To exercise these rights, contact our Privacy Officer using the details in Section 21. We will respond within the timeframe required by law (generally 30 days under PIPA). If we hold your information on behalf of an organization (such as your clinic or provider), we may direct your request to that organization, which is the party in control of the information, and assist them in responding.

17. Privacy breach management and notification

We maintain a documented incident-response process to detect, contain, investigate, and remediable privacy breaches. Where a breach occurs in information we hold on behalf of a customer, we notify the affected customer promptly so that they can meet their own notification obligations. Where Workforce Wellness has direct obligations, we notify affected individuals and the appropriate authorities as required by law, without unreasonable delay.
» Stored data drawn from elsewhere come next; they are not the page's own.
File: src/rtl/uart_tx.sv
// uart_tx: 8N1 serial transmitter with valid/ready byte intake and internal baud timing
module uart_tx #(
    parameter int CLKS_PER_BIT = 868
) (
    input  logic       clk,
    input  logic       rst,
    input  logic [7:0] tx_data,
    input  logic       tx_valid,
    output logic       tx_ready,
    output logic       Dout,
    output logic       busy
);
    localparam int CW = (CLKS_PER_BIT > 1) ? $clog2(CLKS_PER_BIT) : 1;

    typedef enum logic [1:0] {IDLE, START, DATA, STOP} state_t;

    state_t          state, state_n;
    logic [CW-1:0]   cnt, cnt_n;
    logic [2:0]      idx, idx_n;
    logic [7:0]      shift, shift_n;
    logic            dout_n;
    logic            last;

    assign last     = cnt == CW'(CLKS_PER_BIT - 1);
    assign tx_ready = state == IDLE;
    assign busy     = !tx_ready;

    // State, timing and data registers; Dout is registered from the current state so it never glitches
    always_ff @(posedge clk) begin
        if (rst) begin
            state <= IDLE;
            cnt   <= '0;
            idx   <= '0;
            shift <= '0;
            Dout  <= 1'b1;
        end else begin
            state <= state_n;
            cnt   <= cnt_n;
            idx   <= idx_n;
            shift <= shift_n;
            Dout  <= dout_n;
        end
    end

    // Next-state decode: each bit lasts CLKS_PER_BIT cycles, advancing when the baud counter wraps
    always_comb begin
        state_n = state;
        cnt_n   = last ? '0 : cnt + CW'(1);
        idx_n   = idx;
        shift_n = shift;
        dout_n  = state == START ? 1'b0 : state == DATA ? shift[0] : 1'b1;
        case (state)
            IDLE: begin
                cnt_n = '0;
                if (tx_valid) begin
                    state_n = START;
                    shift_n = tx_data;
                end
            end
            START: begin
                if (last) begin
                    state_n = DATA;
                    idx_n   = '0;
                end
            end
            DATA: begin
                if (last) begin
                    shift_n = {1'b0, shift[7:1]};
                    idx_n   = idx + 3'd1;
                    if (idx == 3'd7) state_n = STOP;
                end
            end
            STOP: begin
                if (last) state_n = IDLE;
            end
            default: state_n = IDLE;
        endcase
    end
endmodule
<file path="config.mk">
export PLATFORM = sky130hd
export DESIGN_NAME = pipe_lsu_flat
export DESIGN_NICKNAME = d
export VERILOG_FILES = /design/src/rtl/pipe_lsu_pkg.sv /design/src/rtl/pipe_lsu_if.sv /design/src/rtl/pipe_lsu_align.sv /design/src/rtl/pipe_lsu.sv /design/src/flat_wrapper.sv
export SDC_FILE = /design/constraint.sdc
export NUM_CORES = 1
export LEC_CHECK = 0
export CAP_MARGIN = 20
export CELL_PAD_IN_SITES_DETAIL_PLACEMENT = 1
export CELL_PAD_IN_SITES_GLOBAL_PLACEMENT = 2
export CORE_ASPECT_RATIO = 1.1
export CORE_UTILIZATION = 26
export DETAILED_ROUTE_END_ITERATION = 10
export HOLD_SLACK_MARGIN = 0.15
export MAX_ROUTING_LAYER = met4
export PLACE_DENSITY_LB_ADDON = 0.05
export SETUP_SLACK_MARGIN = 0.15
export SYNTH_ARGS = -nofsm -noshare
export SYNTH_HDL_FRONTEND = slang
export SYNTH_SLANG_ARGS = --single-unit
</file>
<file path="constraint.sdc">
create_clock -name clk -period 4.35 [get_ports clk]
set_input_delay 0.87 -clock clk [delete_from_list [all_inputs] [get_ports clk]]
set_output_delay 0.87 -clock clk [all_outputs]
set_load 0.1 [all_outputs]
</file>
We also require our sub-processors to report breaches to us promptly.

18. Children’s and minors’ privacy

We do not direct our website to children, and we do not knowingly collect personal information from a child through the website without appropriate authority. In service contexts where a minor may interact with our Platforms, consent is approached based on the minor’s capacity to understand and decide — not a single fixed age — with a guardian consenting on the minor’s behalf only where the minor is not capable of doing so. If we learn we have collected a minor’s personal information without proper authority, we will take steps to delete it.

19. Accountability and privacy governance

We are responsible for the personal information under our control, including information handled by our service providers. Our privacy management program includes:

  • A designated Privacy Officer accountable for compliance and the primary contact for questions and complaints.
  • Written privacy policies and practices, reviewed regularly — and in particular whenever an AI capability or vendor practice changes in a way that affects personal information.
  • Privacy impact assessments before adopting or materially changing AI features that process personal information, updated as those features evolve.
  • Contracts that hold our service providers to standards consistent with this Policy.
  • Mandatory privacy and AI-awareness training for personnel, so that the way our AI handles information is not a mystery to those who work with it or to the people they serve.
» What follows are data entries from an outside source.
$ cat src/rtl/alu_pkg.sv
// Shared types for the ALU command sequencer: datapath width, opcodes and FSM states.
package alu_pkg;

  localparam int DEFAULT_WIDTH = 16;

  typedef enum logic [2:0] {
    OP_ADC   = 3'd0,  // A + B + C
    OP_A2B   = 3'd1,  // 2A + B
    OP_INC   = 3'd2,  // B + 1
    OP_MUL34 = 3'd3,  // floor(3B/4)
    OP_AND   = 3'd4,  // A & B
    OP_OR    = 3'd5,  // A | B
    OP_NOTB  = 3'd6,  // ~B
    OP_ZERO  = 3'd7   // 0
  } alu_op_e;

  typedef enum logic [1:0] {
    ST_IDLE = 2'd0,
    ST_READ = 2'd1,
    ST_EXEC = 2'd2,
    ST_RESP = 2'd3
  } seq_state_e;

endpackage

$ cat src/rtl/alu_core.sv
// Combinational ALU: result, carry-out and zero/negative flags of the result.
module alu_core
  import alu_pkg::*;
#(
  parameter int WIDTH = DEFAULT_WIDTH
) (
  input  logic [WIDTH-1:0] a,
  input  logic [WIDTH-1:0] b,
  input  logic             c,
  input  alu_op_e          opc,
  output logic [WIDTH-1:0] w,
  output logic             cout,
  output logic             zer,
  output logic             neg
);

  // Two guard bits: 2A+B and 3B both need WIDTH+2 bits before truncation.
  logic [WIDTH+1:0] full;

  // Opcode decode; only the additive ops report a carry out of bit WIDTH-1.
  always_comb begin
    full = '0;
    cout = 1'b0;
    case (opc)
      OP_ADC: begin
        full = {2'b00, a} + {2'b00, b} + {{(WIDTH + 1){1'b0}}, c};
        cout = full[WIDTH];
      end
      OP_A2B: begin
        full = {1'b0, a, 1'b0} + {2'b00, b};
        cout = full[WIDTH];
      end
      OP_INC: begin
        full = {2'b00, b} + (WIDTH + 2)'(1);
        cout = full[WIDTH];
      end
      OP_MUL34: full = ({2'b00, b} + {1'b0, b, 1'b0}) >> 2;
      OP_AND:   full = {2'b00, a & b};
      OP_OR:    full = {2'b00, a | b};
      OP_NOTB:  full = {2'b00, ~b};
      default:  full = '0;
    endcase
  end

  assign w   = full[WIDTH-1:0];
  assign zer = (w == '0);
  assign neg = w[WIDTH-1];

endmodule

$ cat src/rtl/alu_sequencer.sv
// Multicycle ALU command front-end: IDLE -> READ -> EXEC -> RESP with an
// inline register file, a side load port and a persistent carry flag.
module alu_sequencer
  import alu_pkg::*;
#(
  parameter  int WIDTH = DEFAULT_WIDTH,
  parameter  int NREGS = 8,
  localparam int AW    = $clog2(NREGS)
) (
  input  logic             clk,
  input  logic             rst,
  input  logic             cmd_valid,
  output logic             cmd_ready,
  input  logic [2:0]       cmd_opc,
  input  logic [AW-1:0]    cmd_dst,
  input  logic [AW-1:0]    cmd_srca,
  input  logic [AW-1:0]    cmd_srcb,
  input  logic             ld_en,
  input  logic [AW-1:0]    ld_addr,
  input  logic [WIDTH-1:0] ld_data,
  output logic             rsp_valid,
  input  logic             rsp_ready,
  output logic [WIDTH-1:0] rsp_data,
  output logic             rsp_zer,
  output logic             rsp_neg,
  output logic             carry
);

  seq_state_e       state_q, state_d;
  alu_op_e          opc_q, opc_d;
  logic [AW-1:0]    dst_q, dst_d, srca_q, srca_d, srcb_q, srcb_d;
  logic [WIDTH-1:0] a_q, a_d, b_q, b_d;
  logic             c_q, c_d;
  logic             carry_q, carry_d;
  logic [WIDTH-1:0] rsp_data_q, rsp_data_d;
  logic             rsp_zer_q, rsp_zer_d, rsp_neg_q, rsp_neg_d;
  logic             rsp_valid_q, rsp_valid_d;
  logic             cmd_ready_q, cmd_ready_d;
  logic [WIDTH-1:0] rf_q [NREGS];
  logic [WIDTH-1:0] rf_d [NREGS];

  logic [WIDTH-1:0] alu_w;
  logic             alu_cout, alu_zer, alu_neg;

  alu_core #(.WIDTH(WIDTH)) u_core (
    .a    (a_q),
    .b    (b_q),
    .c    (c_q),
    .opc  (opc_q),
    .w    (alu_w),
    .cout (alu_cout),
    .zer  (alu_zer),
    .neg  (alu_neg)
  );

  // Next-state, operand capture, writeback and response register logic.
  always_comb begin
    state_d     = state_q;
    opc_d       = opc_q;
    dst_d       = dst_q;
    srca_d      = srca_q;
    srcb_d      = srcb_q;
    a_d         = a_q;
    b_d         = b_q;
    c_d         = c_q;
    carry_d     = carry_q;
    rsp_data_d  = rsp_data_q;
    rsp_zer_d   = rsp_zer_q;
    rsp_neg_d   = rsp_neg_q;
    rsp_valid_d = rsp_valid_q;
    cmd_ready_d = cmd_ready_q;
    for (int i = 0; i < NREGS; i++) rf_d[i] = rf_q[i];

    // Load port first so a same-cycle EXEC writeback overrides it.
    if (ld_en) rf_d[ld_addr] = ld_data;

    case (state_q)
      ST_IDLE: begin
        if (cmd_valid && cmd_ready_q) begin
          opc_d       = alu_op_e'(cmd_opc);
          dst_d       = cmd_dst;
          srca_d      = cmd_srca;
          srcb_d      = cmd_srcb;
          cmd_ready_d = 1'b0;
          state_d     = ST_READ;
        end
      end
      ST_READ: begin
        // Reads the current flops, so a load landing on this edge is not seen.
        a_d     = rf_q[srca_q];
        b_d     = rf_q[srcb_q];
        c_d     = carry_q;
        state_d = ST_EXEC;
      end
      ST_EXEC: begin
        rsp_data_d    = alu_w;
        rsp_zer_d     = alu_zer;
        rsp_neg_d     = alu_neg;
        carry_d       = alu_cout;
        rf_d[dst_q]   = alu_w;
        rsp_valid_d   = 1'b1;
        state_d       = ST_RESP;
      end
      ST_RESP: begin
        if (rsp_ready) begin
          rsp_valid_d = 1'b0;
          cmd_ready_d = 1'b1;
          state_d     = ST_IDLE;
        end
      end
      default: state_d = ST_IDLE;
    endcase
  end

  // State, datapath and register-file flops; reset aborts any command in flight.
  always_ff @(posedge clk or posedge rst) begin
    if (rst) begin
      state_q     <= ST_IDLE;
      opc_q       <= OP_ADC;
      dst_q       <= '0;
      srca_q      <= '0;
      srcb_q      <= '0;
      a_q         <= '0;
      b_q         <= '0;
      c_q         <= 1'b0;
      carry_q     <= 1'b0;
      rsp_data_q  <= '0;
      rsp_zer_q   <= 1'b0;
      rsp_neg_q   <= 1'b0;
      rsp_valid_q <= 1'b0;
      cmd_ready_q <= 1'b1;
      for (int i = 0; i < NREGS; i++) rf_q[i] <= '0;
    end else begin
      state_q     <= state_d;
      opc_q       <= opc_d;
      dst_q       <= dst_d;
      srca_q      <= srca_d;
      srcb_q      <= srcb_d;
      a_q         <= a_d;
      b_q         <= b_d;
      c_q         <= c_d;
      carry_q     <= carry_d;
      rsp_data_q  <= rsp_data_d;
      rsp_zer_q   <= rsp_zer_d;
      rsp_neg_q   <= rsp_neg_d;
      rsp_valid_q <= rsp_valid_d;
      cmd_ready_q <= cmd_ready_d;
      for (int i = 0; i < NREGS; i++) rf_q[i] <= rf_d[i];
    end
  end

  assign cmd_ready = cmd_ready_q;
  assign rsp_valid = rsp_valid_q;
  assign rsp_data  = rsp_data_q;
  assign rsp_zer   = rsp_zer_q;
  assign rsp_neg   = rsp_neg_q;
  assign carry     = carry_q;

endmodule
20. Changes to this policy

We may update this Policy to reflect changes in our practices, our technology, or legal requirements. We will post changes here with a revised effective date and version, and where changes materially affect how personal information is handled, we will take reasonable steps to notify affected individuals and customers. We encourage you to review this Policy periodically.

21. Contact us and how to complain

If you have questions or concerns about this Policy or our privacy practices, or if you wish to exercise a privacy right, please contact our Privacy Officer:

Privacy Officer
Workforce Wellness Inc.
2900 – 550 Burrard Street, Vancouver, BC V6C 0A3
Email: privacy@workforcewellness.com

You also have the right to complain to the independent regulator. In British Columbia, that is the Office of the Information and Privacy Commissioner for BC:

Office of the Information and Privacy Commissioner for BC
PO Box 9038 Stn Prov Govt, Victoria BC V8W 9A4
Phone: 250-387-5629  |  Toll-free in BC: 1-800-663-7867
Email: info@oipc.bc.ca  |  Web: oipc.bc.ca

Legal references

  • Personal Information Protection Act, SBC 2003, c. 63 (“PIPA”), administered by the Office of the Information and Privacy Commissioner for BC (“OIPC”).
  • Personal Information Protection and Electronic Documents Act, SC 2000, c. 5 (“PIPEDA”), which governs personal information that crosses provincial or national borders in the course of commercial activity.
  • Freedom of Information and Protection of Privacy Act, RSBC 1996, c. 165 (“FIPPA”), which governs BC public bodies including health authorities and most hospitals. Obligations flow to service providers by contract.
  • OIPC for BC, “PIPA and AI scribes: best practices for healthcare organizations in BC” (January 2026).
  • Canadian federal, provincial and territorial privacy regulators, “Principles for responsible, trustworthy and privacy-protective generative AI technologies” (December 2023).